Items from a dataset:
################
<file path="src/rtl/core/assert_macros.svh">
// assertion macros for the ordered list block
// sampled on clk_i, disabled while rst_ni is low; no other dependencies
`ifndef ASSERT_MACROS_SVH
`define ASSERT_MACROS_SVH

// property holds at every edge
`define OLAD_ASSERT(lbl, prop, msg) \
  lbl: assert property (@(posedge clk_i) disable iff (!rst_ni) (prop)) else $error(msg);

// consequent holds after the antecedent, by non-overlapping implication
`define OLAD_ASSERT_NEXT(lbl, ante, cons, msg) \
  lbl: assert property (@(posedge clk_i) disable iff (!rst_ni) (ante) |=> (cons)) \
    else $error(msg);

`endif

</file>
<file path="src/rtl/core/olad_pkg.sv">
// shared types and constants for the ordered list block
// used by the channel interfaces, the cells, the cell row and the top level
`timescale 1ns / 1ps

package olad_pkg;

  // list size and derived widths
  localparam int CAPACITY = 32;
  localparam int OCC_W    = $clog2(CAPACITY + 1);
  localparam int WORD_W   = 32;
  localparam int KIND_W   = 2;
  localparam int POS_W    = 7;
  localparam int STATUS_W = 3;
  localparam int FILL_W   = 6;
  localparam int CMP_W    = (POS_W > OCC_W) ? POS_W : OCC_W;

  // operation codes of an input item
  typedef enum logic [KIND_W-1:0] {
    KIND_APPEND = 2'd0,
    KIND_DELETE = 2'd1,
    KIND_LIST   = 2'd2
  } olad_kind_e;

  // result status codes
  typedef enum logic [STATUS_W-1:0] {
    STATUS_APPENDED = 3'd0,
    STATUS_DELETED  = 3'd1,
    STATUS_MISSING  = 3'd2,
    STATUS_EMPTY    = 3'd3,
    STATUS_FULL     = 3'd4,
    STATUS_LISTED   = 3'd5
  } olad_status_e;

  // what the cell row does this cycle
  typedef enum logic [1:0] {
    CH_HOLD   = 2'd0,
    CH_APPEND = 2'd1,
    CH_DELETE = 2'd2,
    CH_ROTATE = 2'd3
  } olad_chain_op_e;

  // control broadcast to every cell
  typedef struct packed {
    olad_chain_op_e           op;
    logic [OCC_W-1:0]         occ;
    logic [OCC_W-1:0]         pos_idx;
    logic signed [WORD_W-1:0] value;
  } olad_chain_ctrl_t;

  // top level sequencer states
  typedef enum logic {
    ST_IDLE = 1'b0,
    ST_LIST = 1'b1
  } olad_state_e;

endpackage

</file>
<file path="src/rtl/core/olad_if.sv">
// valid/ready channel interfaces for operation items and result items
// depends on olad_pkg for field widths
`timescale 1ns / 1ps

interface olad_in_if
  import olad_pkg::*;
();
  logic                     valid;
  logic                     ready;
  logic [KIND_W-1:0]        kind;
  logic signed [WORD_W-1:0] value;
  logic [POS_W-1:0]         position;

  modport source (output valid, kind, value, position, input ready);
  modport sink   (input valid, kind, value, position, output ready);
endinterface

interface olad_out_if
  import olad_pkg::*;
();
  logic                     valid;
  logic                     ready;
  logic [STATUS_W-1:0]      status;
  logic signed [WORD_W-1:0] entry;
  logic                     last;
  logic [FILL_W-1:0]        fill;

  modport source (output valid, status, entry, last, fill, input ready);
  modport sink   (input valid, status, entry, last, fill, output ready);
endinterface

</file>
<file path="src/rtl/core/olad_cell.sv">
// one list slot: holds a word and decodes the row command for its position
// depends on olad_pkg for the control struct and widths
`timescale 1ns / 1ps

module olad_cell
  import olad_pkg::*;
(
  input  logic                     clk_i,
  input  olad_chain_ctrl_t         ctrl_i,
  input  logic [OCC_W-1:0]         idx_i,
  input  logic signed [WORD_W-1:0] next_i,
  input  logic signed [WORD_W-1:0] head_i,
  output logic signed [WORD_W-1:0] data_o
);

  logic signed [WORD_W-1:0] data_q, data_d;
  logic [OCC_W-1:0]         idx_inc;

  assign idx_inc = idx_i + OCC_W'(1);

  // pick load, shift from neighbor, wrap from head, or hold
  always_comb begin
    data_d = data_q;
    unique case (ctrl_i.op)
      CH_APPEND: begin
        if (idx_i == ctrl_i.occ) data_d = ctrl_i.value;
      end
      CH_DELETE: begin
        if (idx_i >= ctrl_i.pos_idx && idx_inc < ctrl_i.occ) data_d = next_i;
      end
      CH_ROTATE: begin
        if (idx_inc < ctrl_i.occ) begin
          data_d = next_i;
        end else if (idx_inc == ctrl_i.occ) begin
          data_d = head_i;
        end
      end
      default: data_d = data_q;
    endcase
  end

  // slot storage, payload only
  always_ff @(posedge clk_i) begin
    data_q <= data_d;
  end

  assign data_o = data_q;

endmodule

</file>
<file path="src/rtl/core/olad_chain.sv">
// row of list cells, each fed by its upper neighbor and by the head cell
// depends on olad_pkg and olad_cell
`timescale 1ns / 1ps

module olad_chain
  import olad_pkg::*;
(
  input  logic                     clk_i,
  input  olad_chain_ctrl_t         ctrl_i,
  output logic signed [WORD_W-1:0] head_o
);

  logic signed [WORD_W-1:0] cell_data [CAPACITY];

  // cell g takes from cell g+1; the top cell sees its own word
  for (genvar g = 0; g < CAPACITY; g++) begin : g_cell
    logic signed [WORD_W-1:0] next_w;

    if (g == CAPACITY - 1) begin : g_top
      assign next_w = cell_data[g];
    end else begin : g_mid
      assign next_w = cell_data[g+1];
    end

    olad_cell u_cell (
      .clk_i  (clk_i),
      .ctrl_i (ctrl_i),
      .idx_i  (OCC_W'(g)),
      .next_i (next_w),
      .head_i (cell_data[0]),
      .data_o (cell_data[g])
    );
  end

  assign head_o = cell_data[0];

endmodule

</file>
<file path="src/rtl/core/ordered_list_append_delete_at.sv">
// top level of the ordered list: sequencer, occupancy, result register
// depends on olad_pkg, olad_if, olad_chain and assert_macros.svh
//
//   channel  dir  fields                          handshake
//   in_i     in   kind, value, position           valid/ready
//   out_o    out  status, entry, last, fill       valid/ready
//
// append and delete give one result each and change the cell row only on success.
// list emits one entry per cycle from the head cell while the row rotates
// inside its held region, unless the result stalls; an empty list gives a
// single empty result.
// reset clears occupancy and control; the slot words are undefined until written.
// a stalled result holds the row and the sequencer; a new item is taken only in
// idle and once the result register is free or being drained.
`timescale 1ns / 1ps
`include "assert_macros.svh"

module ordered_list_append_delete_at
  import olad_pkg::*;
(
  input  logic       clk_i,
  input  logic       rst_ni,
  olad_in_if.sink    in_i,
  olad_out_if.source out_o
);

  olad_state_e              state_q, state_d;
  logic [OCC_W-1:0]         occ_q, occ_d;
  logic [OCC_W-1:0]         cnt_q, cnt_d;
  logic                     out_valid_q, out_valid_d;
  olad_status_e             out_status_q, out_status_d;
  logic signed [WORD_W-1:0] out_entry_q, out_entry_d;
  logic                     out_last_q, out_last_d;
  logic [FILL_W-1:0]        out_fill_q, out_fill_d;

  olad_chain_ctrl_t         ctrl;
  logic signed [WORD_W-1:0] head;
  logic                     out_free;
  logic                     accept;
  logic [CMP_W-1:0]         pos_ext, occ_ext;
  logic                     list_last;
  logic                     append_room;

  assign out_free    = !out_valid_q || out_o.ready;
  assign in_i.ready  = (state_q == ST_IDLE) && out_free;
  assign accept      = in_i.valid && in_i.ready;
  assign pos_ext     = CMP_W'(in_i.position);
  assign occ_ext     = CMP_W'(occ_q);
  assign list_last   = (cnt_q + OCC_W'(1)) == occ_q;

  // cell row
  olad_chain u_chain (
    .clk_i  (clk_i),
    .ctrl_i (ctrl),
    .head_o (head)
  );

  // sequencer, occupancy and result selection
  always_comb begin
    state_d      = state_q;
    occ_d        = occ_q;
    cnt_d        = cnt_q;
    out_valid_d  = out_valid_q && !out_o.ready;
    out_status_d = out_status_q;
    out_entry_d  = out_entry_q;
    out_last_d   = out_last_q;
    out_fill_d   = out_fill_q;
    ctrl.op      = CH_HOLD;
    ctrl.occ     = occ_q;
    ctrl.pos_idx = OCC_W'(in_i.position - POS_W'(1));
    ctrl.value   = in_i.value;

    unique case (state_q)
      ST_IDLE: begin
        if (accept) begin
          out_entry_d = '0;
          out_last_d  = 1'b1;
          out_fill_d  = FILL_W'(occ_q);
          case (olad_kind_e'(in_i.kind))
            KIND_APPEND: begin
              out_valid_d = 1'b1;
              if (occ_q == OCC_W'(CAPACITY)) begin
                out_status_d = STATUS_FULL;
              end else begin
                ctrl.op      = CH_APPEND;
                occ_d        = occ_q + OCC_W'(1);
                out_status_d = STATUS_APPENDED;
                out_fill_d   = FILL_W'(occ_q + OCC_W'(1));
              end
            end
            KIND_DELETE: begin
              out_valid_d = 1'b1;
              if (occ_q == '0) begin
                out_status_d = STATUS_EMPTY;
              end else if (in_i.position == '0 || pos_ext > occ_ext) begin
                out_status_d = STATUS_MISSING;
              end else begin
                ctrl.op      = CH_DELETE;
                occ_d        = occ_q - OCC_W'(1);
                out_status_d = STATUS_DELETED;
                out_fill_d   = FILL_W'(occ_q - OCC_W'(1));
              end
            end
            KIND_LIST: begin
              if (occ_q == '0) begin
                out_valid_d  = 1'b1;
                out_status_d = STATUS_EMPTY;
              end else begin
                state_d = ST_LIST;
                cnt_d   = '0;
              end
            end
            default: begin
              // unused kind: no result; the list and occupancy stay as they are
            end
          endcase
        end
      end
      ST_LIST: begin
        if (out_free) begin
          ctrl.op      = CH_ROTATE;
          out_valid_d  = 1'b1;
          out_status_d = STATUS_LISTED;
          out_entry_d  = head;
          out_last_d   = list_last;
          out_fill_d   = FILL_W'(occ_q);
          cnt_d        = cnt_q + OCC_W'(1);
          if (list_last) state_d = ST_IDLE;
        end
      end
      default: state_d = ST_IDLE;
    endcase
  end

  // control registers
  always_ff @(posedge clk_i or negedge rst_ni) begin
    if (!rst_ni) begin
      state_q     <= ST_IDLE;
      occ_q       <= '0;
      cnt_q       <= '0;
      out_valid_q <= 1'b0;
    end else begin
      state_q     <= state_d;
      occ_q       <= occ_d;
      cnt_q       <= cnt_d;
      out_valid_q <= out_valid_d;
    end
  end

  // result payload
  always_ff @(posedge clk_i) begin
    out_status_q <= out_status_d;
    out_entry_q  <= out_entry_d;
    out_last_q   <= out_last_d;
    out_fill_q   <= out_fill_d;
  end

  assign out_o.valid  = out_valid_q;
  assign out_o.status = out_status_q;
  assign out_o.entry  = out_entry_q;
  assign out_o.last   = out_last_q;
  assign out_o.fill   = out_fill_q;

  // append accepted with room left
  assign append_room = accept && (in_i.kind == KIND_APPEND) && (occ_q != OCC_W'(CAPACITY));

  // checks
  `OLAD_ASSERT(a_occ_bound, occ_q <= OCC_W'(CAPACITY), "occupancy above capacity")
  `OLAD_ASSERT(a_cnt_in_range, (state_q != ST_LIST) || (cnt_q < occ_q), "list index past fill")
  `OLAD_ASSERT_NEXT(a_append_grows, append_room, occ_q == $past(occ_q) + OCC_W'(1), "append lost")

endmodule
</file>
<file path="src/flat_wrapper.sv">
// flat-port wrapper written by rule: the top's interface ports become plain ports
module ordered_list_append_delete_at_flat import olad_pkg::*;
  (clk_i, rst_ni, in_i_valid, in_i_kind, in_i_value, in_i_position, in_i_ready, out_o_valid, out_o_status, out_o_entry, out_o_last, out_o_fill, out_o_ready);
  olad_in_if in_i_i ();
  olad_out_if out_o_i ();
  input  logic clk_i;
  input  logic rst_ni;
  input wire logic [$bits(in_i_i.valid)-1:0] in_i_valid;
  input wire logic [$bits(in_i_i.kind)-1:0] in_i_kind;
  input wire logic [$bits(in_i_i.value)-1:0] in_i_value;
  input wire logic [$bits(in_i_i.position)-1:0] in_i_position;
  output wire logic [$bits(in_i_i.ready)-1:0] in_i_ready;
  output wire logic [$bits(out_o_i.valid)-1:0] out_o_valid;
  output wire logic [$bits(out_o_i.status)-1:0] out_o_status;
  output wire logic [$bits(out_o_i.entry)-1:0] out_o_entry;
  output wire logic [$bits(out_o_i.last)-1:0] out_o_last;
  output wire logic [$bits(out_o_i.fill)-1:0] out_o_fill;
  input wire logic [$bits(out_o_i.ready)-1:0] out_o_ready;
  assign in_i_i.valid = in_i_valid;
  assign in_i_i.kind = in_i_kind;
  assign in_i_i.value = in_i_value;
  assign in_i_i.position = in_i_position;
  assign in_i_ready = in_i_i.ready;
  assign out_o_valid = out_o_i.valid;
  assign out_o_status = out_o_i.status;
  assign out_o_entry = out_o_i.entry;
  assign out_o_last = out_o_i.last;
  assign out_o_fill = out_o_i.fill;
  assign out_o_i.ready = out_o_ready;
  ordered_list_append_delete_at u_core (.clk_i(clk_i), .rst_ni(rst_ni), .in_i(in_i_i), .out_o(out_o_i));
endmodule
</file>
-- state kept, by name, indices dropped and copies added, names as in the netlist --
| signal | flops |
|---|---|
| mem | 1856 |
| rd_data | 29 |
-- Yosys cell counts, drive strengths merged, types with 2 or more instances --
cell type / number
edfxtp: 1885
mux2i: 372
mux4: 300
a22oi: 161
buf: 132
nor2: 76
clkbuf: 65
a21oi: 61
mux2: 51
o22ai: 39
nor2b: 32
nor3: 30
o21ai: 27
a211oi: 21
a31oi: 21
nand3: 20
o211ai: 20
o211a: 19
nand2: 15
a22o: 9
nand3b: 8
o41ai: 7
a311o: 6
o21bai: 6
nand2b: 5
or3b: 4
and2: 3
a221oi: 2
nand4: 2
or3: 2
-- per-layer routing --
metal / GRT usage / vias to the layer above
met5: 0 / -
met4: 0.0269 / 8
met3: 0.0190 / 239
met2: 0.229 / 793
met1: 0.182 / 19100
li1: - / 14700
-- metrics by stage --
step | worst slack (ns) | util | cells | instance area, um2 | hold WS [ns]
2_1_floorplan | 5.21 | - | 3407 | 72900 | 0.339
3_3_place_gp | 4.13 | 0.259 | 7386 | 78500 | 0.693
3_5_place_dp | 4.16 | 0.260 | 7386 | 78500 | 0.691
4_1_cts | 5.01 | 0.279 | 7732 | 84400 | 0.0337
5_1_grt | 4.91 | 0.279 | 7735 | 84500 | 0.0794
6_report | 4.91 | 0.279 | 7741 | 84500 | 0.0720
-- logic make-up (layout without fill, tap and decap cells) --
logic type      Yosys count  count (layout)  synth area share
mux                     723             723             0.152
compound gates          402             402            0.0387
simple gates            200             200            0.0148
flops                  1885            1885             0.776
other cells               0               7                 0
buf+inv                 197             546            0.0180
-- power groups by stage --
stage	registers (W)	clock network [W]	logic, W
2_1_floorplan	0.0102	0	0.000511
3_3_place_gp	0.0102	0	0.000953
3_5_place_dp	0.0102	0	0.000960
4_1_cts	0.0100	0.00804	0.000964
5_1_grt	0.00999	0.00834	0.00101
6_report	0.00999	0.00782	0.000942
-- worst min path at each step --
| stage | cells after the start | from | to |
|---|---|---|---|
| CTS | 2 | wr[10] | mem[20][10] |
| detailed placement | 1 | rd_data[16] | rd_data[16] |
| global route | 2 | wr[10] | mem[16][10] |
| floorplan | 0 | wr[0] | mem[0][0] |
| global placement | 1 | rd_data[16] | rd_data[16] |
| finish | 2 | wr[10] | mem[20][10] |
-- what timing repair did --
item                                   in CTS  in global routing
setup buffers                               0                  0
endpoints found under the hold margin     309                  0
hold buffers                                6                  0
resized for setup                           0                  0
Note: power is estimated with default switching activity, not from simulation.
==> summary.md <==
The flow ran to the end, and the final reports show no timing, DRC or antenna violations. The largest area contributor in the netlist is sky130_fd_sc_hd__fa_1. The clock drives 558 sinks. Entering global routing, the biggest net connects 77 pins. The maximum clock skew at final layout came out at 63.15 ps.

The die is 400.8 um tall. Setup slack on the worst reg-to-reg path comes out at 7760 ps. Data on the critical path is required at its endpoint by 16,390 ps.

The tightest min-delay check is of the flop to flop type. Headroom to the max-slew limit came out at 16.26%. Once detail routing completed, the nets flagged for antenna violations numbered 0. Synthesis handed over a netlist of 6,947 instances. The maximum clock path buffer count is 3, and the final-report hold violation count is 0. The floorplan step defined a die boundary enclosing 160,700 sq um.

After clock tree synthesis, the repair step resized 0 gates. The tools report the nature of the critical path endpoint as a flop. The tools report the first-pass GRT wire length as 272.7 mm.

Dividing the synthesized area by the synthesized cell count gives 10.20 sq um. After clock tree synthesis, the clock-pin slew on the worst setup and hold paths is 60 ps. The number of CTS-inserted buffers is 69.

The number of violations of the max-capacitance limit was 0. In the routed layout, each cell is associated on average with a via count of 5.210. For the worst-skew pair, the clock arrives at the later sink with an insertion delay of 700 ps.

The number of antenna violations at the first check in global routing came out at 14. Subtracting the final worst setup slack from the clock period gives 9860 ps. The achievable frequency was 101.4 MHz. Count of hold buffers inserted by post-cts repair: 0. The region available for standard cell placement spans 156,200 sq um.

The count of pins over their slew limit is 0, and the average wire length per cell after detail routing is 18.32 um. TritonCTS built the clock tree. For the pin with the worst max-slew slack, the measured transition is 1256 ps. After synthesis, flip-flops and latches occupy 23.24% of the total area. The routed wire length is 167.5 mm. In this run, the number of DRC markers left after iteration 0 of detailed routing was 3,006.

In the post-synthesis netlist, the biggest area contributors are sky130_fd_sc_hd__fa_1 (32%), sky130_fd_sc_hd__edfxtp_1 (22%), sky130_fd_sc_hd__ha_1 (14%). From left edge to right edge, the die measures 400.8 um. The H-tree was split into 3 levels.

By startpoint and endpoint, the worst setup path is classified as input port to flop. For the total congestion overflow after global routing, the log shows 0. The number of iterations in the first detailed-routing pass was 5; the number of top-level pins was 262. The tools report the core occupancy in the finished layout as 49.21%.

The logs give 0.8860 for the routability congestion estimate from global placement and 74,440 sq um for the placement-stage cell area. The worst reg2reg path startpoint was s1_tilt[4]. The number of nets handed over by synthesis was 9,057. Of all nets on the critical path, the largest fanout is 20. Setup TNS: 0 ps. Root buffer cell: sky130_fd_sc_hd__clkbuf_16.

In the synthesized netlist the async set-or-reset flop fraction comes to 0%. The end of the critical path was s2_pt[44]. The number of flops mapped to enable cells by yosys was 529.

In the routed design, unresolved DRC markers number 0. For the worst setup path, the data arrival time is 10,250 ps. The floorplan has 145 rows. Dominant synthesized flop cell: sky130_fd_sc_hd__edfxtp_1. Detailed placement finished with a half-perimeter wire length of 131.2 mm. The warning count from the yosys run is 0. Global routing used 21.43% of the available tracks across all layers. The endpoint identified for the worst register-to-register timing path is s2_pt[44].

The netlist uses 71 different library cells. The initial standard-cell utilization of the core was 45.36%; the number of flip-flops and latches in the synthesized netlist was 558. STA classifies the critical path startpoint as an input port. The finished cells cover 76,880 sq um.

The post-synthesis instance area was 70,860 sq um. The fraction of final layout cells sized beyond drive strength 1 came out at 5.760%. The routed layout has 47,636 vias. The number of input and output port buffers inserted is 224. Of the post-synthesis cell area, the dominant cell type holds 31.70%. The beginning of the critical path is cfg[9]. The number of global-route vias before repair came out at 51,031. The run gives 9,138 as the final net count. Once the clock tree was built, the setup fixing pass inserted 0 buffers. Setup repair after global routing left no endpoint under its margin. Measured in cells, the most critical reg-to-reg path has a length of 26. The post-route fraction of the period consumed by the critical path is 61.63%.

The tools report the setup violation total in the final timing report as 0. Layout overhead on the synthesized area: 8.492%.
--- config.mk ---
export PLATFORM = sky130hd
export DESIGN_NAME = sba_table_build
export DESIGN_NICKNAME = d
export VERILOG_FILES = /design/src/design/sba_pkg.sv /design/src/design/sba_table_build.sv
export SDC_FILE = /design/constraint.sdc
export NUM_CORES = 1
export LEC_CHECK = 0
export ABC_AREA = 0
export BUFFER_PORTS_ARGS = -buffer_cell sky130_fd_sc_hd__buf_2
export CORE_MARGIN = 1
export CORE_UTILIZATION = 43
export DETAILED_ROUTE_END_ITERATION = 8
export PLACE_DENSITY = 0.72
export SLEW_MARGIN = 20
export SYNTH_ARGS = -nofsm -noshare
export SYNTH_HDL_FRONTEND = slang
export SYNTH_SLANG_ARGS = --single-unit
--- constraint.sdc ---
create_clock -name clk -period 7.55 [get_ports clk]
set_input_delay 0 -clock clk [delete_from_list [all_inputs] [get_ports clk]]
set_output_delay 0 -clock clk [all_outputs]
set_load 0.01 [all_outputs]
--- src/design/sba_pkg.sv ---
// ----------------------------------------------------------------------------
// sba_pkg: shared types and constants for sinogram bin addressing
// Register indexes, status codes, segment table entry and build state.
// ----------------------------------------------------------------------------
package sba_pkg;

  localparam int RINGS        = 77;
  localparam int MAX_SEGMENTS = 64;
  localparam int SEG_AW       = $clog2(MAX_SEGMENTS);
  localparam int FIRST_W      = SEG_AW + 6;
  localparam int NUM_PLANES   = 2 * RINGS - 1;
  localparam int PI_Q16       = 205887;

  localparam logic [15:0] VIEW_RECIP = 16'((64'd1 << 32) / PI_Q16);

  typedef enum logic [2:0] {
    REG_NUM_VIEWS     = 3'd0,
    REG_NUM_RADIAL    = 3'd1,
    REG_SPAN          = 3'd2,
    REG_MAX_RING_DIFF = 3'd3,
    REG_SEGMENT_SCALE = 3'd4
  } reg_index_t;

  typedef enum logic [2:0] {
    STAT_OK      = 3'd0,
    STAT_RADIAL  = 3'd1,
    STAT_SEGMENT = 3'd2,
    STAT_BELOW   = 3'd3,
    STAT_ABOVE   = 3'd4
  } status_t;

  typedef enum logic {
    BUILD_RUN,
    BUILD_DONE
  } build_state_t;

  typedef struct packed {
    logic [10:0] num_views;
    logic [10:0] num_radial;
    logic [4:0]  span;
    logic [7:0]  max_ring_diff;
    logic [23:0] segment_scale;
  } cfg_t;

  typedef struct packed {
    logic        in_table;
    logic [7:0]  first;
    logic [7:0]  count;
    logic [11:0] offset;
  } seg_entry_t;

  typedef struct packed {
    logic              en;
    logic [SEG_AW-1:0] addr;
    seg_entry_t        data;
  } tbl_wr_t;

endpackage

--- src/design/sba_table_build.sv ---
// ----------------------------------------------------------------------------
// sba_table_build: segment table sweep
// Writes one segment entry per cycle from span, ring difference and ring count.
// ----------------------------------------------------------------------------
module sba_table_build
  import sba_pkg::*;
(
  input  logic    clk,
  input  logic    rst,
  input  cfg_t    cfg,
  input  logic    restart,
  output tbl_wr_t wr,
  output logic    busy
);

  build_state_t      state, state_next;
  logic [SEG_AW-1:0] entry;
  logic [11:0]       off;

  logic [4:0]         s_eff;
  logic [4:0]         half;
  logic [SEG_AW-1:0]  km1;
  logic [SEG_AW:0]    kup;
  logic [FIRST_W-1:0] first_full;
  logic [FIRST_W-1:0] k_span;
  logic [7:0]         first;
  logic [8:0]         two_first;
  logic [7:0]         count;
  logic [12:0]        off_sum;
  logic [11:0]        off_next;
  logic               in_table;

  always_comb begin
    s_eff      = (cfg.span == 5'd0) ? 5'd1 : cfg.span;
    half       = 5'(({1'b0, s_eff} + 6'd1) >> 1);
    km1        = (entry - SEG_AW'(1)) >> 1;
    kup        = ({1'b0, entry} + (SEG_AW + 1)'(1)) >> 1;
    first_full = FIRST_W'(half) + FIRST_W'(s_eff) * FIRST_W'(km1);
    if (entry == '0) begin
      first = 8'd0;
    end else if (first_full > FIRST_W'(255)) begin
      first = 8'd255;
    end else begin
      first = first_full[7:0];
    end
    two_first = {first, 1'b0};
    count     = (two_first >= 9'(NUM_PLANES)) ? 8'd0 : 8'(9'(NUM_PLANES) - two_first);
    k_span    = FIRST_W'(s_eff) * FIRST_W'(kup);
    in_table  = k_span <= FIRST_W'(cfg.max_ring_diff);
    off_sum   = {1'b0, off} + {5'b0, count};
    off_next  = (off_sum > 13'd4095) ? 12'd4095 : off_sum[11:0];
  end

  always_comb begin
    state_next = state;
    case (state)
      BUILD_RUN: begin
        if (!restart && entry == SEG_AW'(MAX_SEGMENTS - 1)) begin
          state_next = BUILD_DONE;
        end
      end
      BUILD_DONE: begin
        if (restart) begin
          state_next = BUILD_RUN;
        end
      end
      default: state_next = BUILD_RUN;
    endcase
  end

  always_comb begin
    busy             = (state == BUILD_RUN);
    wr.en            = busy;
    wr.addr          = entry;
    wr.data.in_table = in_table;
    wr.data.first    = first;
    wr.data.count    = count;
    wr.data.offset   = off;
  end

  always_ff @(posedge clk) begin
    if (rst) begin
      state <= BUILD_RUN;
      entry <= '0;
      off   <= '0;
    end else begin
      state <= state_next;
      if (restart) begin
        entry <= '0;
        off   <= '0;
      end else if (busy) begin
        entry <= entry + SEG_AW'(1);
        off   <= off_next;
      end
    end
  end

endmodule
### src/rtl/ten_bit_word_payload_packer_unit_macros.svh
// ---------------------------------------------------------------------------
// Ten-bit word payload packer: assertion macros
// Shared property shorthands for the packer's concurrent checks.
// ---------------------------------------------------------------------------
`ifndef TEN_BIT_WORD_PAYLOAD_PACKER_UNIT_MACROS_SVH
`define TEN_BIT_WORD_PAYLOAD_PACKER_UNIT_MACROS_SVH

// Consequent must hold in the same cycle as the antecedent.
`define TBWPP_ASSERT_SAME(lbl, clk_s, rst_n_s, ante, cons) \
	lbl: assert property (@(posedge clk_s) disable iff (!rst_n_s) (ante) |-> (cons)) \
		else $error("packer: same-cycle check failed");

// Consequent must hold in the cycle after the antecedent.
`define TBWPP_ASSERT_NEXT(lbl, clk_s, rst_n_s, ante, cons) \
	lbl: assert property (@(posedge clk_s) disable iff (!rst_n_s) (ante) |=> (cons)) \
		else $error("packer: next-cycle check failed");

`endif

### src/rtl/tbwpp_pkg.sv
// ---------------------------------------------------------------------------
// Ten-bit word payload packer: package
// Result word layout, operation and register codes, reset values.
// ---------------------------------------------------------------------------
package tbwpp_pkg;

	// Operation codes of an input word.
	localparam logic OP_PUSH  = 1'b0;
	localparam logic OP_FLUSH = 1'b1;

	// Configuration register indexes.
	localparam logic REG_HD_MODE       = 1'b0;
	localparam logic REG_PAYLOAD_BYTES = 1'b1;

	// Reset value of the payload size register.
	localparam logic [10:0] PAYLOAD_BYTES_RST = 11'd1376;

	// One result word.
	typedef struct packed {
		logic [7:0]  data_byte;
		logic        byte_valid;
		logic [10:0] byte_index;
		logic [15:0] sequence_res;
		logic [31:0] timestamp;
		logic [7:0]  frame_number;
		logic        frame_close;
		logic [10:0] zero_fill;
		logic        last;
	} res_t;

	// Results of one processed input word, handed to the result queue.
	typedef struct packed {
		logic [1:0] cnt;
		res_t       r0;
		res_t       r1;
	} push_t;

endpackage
################
> WHAT IS EXPECTED
In the entries above, find the line with "-- state kept, by" and the line with "4_1_cts | 5.01", then restate word for word both of them and every line between, with nothing more.

> ANSWER BELOW
-- state kept, by name, indices dropped and copies added, names as in the netlist --
| signal | flops |
|---|---|
| mem | 1856 |
| rd_data | 29 |
-- Yosys cell counts, drive strengths merged, types with 2 or more instances --
cell type / number
edfxtp: 1885
mux2i: 372
mux4: 300
a22oi: 161
buf: 132
nor2: 76
clkbuf: 65
a21oi: 61
mux2: 51
o22ai: 39
nor2b: 32
nor3: 30
o21ai: 27
a211oi: 21
a31oi: 21
nand3: 20
o211ai: 20
o211a: 19
nand2: 15
a22o: 9
nand3b: 8
o41ai: 7
a311o: 6
o21bai: 6
nand2b: 5
or3b: 4
and2: 3
a221oi: 2
nand4: 2
or3: 2
-- per-layer routing --
metal / GRT usage / vias to the layer above
met5: 0 / -
met4: 0.0269 / 8
met3: 0.0190 / 239
met2: 0.229 / 793
met1: 0.182 / 19100
li1: - / 14700
-- metrics by stage --
step | worst slack (ns) | util | cells | instance area, um2 | hold WS [ns]
2_1_floorplan | 5.21 | - | 3407 | 72900 | 0.339
3_3_place_gp | 4.13 | 0.259 | 7386 | 78500 | 0.693
3_5_place_dp | 4.16 | 0.260 | 7386 | 78500 | 0.691
4_1_cts | 5.01 | 0.279 | 7732 | 84400 | 0.0337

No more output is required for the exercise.